Find the lines of the material below that include the string "divisor", then copy each one.

━━━━━ SOURCE DATA

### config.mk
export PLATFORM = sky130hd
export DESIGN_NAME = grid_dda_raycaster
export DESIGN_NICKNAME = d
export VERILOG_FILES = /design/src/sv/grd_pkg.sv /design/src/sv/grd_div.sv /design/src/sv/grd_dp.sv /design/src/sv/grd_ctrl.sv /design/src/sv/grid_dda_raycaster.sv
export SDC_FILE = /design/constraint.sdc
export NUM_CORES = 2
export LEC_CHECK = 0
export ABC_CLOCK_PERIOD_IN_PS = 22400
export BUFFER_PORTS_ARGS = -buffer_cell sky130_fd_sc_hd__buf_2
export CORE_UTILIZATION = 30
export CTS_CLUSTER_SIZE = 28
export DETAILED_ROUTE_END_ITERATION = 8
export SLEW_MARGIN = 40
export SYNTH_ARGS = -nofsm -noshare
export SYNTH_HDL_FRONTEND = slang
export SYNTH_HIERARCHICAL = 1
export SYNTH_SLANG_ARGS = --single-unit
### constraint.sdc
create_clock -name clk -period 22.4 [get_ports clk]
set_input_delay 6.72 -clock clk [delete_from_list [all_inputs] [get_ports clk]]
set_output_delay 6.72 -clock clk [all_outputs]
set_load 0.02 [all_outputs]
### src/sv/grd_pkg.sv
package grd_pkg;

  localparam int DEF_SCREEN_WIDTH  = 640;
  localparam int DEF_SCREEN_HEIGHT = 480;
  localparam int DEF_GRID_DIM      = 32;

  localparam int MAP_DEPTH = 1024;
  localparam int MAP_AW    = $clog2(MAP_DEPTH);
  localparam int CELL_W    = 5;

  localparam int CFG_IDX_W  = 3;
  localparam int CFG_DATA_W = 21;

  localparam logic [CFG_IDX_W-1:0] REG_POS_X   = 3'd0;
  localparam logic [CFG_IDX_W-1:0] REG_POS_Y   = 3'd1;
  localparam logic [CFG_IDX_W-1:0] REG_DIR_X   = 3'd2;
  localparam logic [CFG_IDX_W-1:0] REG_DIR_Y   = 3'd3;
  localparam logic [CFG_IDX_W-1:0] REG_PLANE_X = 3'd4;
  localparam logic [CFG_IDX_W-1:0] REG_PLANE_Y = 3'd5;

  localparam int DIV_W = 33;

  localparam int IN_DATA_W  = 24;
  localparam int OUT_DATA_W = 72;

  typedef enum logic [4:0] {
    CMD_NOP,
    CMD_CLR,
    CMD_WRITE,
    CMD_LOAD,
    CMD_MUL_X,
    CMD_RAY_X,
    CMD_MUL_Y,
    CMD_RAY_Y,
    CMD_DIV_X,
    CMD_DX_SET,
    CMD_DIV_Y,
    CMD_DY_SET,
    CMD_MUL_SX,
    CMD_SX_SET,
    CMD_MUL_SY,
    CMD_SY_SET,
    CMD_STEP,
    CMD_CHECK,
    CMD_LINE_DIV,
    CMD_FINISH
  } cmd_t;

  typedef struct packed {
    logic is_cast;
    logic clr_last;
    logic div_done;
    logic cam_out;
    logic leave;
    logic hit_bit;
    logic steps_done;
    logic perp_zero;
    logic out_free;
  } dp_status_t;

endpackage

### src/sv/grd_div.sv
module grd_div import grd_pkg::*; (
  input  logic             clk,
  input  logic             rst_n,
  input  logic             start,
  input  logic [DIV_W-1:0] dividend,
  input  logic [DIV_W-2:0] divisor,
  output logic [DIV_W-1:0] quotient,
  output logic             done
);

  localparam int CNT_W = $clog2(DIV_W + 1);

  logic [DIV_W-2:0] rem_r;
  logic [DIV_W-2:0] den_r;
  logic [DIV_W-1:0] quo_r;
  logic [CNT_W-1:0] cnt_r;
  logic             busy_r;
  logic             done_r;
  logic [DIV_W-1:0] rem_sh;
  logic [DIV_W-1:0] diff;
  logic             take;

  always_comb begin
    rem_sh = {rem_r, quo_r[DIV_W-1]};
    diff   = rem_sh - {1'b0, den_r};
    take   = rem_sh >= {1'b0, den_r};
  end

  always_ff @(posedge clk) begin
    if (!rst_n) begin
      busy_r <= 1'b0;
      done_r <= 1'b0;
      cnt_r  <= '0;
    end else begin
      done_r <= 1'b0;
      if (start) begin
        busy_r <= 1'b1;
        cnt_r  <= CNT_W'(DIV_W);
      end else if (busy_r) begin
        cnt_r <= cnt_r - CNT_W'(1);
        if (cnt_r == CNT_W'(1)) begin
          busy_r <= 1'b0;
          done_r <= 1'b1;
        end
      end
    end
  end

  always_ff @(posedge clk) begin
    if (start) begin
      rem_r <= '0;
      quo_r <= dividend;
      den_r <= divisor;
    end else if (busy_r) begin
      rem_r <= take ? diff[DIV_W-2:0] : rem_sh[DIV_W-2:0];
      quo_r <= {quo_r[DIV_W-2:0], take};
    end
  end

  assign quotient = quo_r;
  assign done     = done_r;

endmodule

━━━━━━━━━━
━━━━━ SOURCE DATA

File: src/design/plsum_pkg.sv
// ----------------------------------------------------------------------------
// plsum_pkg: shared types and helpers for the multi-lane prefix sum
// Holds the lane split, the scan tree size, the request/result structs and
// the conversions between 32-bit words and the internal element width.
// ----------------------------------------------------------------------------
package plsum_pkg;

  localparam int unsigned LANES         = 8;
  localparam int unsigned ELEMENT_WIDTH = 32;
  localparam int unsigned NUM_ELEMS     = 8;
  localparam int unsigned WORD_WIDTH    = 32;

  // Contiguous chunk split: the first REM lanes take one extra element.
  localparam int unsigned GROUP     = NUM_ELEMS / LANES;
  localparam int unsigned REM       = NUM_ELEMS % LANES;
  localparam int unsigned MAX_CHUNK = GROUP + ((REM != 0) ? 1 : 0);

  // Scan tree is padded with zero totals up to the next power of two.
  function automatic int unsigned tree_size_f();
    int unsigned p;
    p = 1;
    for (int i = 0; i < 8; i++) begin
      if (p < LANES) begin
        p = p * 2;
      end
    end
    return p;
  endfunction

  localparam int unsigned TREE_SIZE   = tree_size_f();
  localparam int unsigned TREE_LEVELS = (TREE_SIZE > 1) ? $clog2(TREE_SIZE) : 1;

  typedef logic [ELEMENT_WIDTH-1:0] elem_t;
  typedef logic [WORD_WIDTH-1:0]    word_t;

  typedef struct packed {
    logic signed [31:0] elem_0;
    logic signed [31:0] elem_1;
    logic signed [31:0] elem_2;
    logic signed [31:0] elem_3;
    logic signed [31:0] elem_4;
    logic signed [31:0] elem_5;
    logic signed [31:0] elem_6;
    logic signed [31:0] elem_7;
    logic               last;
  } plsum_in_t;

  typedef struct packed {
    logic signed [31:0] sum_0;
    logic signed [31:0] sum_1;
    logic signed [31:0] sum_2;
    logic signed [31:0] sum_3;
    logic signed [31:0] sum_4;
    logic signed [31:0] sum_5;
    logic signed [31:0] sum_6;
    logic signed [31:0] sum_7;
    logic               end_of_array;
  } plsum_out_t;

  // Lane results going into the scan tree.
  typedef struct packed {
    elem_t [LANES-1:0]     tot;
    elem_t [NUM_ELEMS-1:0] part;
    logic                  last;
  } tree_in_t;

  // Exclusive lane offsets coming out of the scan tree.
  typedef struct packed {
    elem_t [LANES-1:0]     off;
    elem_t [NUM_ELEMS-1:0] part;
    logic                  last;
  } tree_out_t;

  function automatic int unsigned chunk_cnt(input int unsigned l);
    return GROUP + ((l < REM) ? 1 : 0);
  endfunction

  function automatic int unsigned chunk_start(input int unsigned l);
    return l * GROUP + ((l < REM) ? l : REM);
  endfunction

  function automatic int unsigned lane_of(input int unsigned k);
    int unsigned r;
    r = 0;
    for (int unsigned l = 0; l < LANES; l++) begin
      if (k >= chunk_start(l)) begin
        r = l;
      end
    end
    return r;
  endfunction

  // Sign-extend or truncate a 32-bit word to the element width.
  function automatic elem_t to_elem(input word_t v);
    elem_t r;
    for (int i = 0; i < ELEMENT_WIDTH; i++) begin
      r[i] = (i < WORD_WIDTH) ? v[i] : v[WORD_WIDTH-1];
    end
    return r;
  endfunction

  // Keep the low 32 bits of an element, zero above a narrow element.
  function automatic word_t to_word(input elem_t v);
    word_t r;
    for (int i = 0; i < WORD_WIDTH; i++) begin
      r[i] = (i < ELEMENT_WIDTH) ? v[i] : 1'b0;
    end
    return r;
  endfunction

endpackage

━━━━━━━━━━

OUTPUT FOR THIS TASK.
  input  logic [DIV_W-2:0] divisor,
      den_r <= divisor;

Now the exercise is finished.